The Fox family played a role in branding Coral Gables and Miracle Mile as "The Street For Brides." Frances Fox served on the Miracle Mile Merchants Association and went to far as taking a group trip to Paris in the name of research for the area's bridal industry, of course. The Merchants Association ran ads in prominent wedding magazines advertising Miracle Mile as "The Street For Brides." Chic Parisien has outlasted all those who have come and gone in its 46 years. Throughout the 70s and 80s the store set the standard for the local bridal market by hosting monthly fashion shows at the most upscale nearby hotels.
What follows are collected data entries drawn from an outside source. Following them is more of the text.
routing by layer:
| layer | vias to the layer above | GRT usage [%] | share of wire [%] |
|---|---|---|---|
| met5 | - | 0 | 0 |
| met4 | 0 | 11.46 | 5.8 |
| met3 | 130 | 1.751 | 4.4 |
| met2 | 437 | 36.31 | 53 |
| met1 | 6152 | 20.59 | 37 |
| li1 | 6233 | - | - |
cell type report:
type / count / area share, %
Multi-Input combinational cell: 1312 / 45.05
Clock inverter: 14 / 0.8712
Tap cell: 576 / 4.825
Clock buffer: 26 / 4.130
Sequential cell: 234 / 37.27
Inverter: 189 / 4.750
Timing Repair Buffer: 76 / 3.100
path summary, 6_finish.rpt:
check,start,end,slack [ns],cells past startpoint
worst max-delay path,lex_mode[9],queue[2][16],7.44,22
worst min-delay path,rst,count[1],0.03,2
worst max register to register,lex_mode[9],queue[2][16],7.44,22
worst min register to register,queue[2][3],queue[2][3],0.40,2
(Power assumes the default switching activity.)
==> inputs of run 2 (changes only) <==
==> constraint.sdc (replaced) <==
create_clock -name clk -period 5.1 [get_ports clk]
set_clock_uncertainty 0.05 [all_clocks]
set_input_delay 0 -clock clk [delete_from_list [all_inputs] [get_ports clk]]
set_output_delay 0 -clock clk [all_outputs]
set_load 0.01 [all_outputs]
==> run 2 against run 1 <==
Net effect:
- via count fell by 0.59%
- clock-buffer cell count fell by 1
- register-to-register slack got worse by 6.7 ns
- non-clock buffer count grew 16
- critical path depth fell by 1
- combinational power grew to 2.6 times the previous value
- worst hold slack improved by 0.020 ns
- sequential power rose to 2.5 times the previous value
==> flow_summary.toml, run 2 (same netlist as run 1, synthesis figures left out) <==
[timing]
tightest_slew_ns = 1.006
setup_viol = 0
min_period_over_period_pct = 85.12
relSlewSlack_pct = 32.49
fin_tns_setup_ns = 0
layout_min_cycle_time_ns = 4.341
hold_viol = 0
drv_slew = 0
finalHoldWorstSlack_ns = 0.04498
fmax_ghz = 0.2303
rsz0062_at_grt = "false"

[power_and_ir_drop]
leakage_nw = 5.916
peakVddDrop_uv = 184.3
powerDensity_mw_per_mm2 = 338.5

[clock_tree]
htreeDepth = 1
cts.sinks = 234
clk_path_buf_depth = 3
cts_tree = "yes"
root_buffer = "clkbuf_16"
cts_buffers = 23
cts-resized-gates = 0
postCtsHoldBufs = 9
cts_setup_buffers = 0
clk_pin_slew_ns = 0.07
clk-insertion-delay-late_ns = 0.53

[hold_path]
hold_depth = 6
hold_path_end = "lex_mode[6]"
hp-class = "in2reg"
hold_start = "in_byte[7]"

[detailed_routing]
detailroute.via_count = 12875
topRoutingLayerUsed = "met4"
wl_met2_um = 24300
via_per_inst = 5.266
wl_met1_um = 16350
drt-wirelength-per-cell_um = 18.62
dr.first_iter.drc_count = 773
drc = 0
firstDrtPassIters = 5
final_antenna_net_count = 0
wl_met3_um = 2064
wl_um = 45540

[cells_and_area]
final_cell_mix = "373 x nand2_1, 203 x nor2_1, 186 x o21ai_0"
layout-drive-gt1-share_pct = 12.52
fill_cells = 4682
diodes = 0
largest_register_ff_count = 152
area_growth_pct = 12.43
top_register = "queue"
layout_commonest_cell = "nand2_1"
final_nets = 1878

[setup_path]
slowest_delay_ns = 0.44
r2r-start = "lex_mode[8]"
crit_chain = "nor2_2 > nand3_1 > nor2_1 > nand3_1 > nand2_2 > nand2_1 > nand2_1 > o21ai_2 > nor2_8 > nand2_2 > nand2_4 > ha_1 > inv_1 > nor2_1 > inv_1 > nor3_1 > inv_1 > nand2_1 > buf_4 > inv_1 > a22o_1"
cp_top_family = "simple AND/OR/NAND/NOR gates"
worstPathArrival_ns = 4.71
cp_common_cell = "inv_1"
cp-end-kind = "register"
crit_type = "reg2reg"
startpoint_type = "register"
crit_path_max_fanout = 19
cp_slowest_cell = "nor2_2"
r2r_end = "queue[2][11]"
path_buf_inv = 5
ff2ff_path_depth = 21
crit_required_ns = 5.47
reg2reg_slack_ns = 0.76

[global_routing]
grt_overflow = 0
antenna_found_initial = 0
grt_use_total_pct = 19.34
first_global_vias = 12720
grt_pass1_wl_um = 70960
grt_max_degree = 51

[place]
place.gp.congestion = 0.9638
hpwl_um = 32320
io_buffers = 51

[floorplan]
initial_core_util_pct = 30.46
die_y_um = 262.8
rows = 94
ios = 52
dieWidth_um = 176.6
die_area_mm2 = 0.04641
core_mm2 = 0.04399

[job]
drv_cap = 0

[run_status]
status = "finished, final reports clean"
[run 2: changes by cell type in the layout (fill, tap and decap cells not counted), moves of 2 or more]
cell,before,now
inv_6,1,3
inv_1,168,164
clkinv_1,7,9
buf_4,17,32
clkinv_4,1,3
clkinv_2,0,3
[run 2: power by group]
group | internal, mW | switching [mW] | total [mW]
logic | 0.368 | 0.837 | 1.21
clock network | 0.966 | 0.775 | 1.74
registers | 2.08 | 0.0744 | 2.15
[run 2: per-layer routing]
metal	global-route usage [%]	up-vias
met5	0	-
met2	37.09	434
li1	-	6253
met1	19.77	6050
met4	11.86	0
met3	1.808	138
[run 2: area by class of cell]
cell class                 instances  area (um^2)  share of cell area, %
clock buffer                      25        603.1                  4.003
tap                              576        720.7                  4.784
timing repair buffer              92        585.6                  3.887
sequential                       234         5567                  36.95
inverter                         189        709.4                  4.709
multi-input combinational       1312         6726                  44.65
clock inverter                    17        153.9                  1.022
`src/hdl/nmea_rmc_fix_parser_assert.svh`:
```
// Assertion macros shared by the parser's checking code.
`ifndef NMEA_RMC_FIX_PARSER_ASSERT_SVH
`define NMEA_RMC_FIX_PARSER_ASSERT_SVH

// The condition must never be true at a clock edge outside reset.
`define NRMC_NEVER(lbl, cond) \
  lbl: assert property (@(posedge clk) disable iff (!rst_n) !(cond)) \
    else $error("nrmc: forbidden condition seen");

// When the first condition holds, the second holds in the next cycle.
`define NRMC_THEN_NEXT(lbl, pre, post) \
  lbl: assert property (@(posedge clk) disable iff (!rst_n) (pre) |=> (post)) \
    else $error("nrmc: expected follow-up missing");

`endif

```
`src/hdl/nrmc_pkg.sv`:
```
package nrmc_pkg;

  // Characters the parser recognises.
  localparam logic [7:0] CH_COMMA = 8'h2C;
  localparam logic [7:0] CH_POINT = 8'h2E;
  localparam logic [7:0] CH_MINUS = 8'h2D;
  localparam logic [7:0] CH_PLUS  = 8'h2B;
  localparam logic [7:0] CH_ZERO  = 8'h30;
  localparam logic [7:0] CH_NINE  = 8'h39;
  localparam logic [7:0] CH_SOUTH = 8'h53;
  localparam logic [7:0] CH_WEST  = 8'h57;

  // Field numbers within the sentence (commas counted before the field ends).
  localparam logic [3:0] FLD_TIME   = 4'd1;
  localparam logic [3:0] FLD_STATUS = 4'd2;
  localparam logic [3:0] FLD_LAT    = 4'd3;
  localparam logic [3:0] FLD_NS     = 4'd4;
  localparam logic [3:0] FLD_LON    = 4'd5;
  localparam logic [3:0] FLD_EW     = 4'd6;
  localparam logic [3:0] FLD_SPEED  = 4'd7;
  localparam logic [3:0] FLD_COURSE = 4'd8;

  // Saturation limits and scale factors.
  localparam logic [39:0] ACC_MAX = 40'hFF_FFFF_FFFF;
  localparam logic [32:0] LAT_MAX = 33'h0_3FFF_FFFF;
  localparam logic [32:0] LON_MAX = 33'h0_7FFF_FFFF;
  localparam logic [31:0] E7      = 32'd10000000;
  // Smallest scaled knot value whose km/h figure no longer fits 28 bits.
  localparam logic [59:0] SPD_LIM = 60'd144943551;

  localparam int Q_DEPTH = 4;

  // One finished field handed from the character front end to the converter.
  typedef struct packed {
    logic [39:0] acc;
    logic [2:0]  frac;
    logic        minus;
    logic [7:0]  first;
    logic [3:0]  fidx;
    logic        emit;
    logic [3:0]  seen;
  } rec_t;

  // Power of ten evaluated at elaboration.
  function automatic longint unsigned pow10_c(input int n);
    longint unsigned v;
    v = 1;
    for (int i = 0; i < n; i++) v = v * 10;
    return v;
  endfunction

  // Power of ten for run-time padding of missing fraction digits.
  function automatic logic [19:0] pow10_lut(input logic [2:0] n);
    logic [19:0] v;
    unique case (n)
      3'd0: v = 20'd1;
      3'd1: v = 20'd10;
      3'd2: v = 20'd100;
      3'd3: v = 20'd1000;
      3'd4: v = 20'd10000;
      3'd5: v = 20'd100000;
      3'd6: v = 20'd1000000;
      default: v = 20'd1;
    endcase
    return v;
  endfunction

endpackage

```
`src/hdl/nrmc_fifo.sv`:
```
module nrmc_fifo (
  input  logic            clk,
  input  logic            rst_n,
  input  logic            push,
  input  nrmc_pkg::rec_t  wr_data,
  input  logic            pop,
  output nrmc_pkg::rec_t  rd_data,
  output logic            full,
  output logic            empty
);
  import nrmc_pkg::*;

  localparam int PW = $clog2(Q_DEPTH);

  rec_t          mem_r [Q_DEPTH];
  logic [PW-1:0] wr_ptr_r, rd_ptr_r;
  logic [PW:0]   count_r;

  assign full    = (count_r == (PW+1)'(Q_DEPTH));
  assign empty   = (count_r == '0);
  assign rd_data = mem_r[rd_ptr_r];

  // Pointers and fill level.
  always_ff @(posedge clk) begin
    if (!rst_n) begin
      wr_ptr_r <= '0;
      rd_ptr_r <= '0;
      count_r  <= '0;
    end else begin
      if (push) wr_ptr_r <= wr_ptr_r + 1'b1;
      if (pop)  rd_ptr_r <= rd_ptr_r + 1'b1;
      if (push && !pop)      count_r <= count_r + 1'b1;
      else if (pop && !push) count_r <= count_r - 1'b1;
    end
  end

  // Storage.
  always_ff @(posedge clk) begin
    if (push) mem_r[wr_ptr_r] <= wr_data;
  end

endmodule

```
Higher Slits, More Sparkle

Photo: Chic Parisien

Not unlike our local real estate market, money in the bridal market is coming from Brazilians, Russians, South Americans and international buyers looking to wed. This clientele brings a particular sensibility and style, and you'll find gowns in Coral Gables that don't look like their New York counterparts. The V-necks are a little deeper, the sparkle is more eye catching, and the slits run a bit higher.

While they may not be attending "Flower Fashion Shows" at the Venetian Pool anymore, brides, both locally and internationally, still see the Gables as the upper echelon of South Florida's bridal scene. The scene is growing and changing, and along with international buyers comes an interest in more international designers, which is why many couture designers have set up their sole showrooms on Miracle Mile and on the streets surrounding it. Rosa Clara, a Spanish designer, has her only U.S.outpost on Miracle Mile, and the influence of a few Isreali designers has brought an entirely new aesthetic to the mostly traditional gowns that were once found here.

We can expect the bridal shops in Coral Gables to continue to change and adapt, like 
they always have, but we're betting the romantic George Merrick, would be totally cool with the influence these stores have had on "The City Beautiful."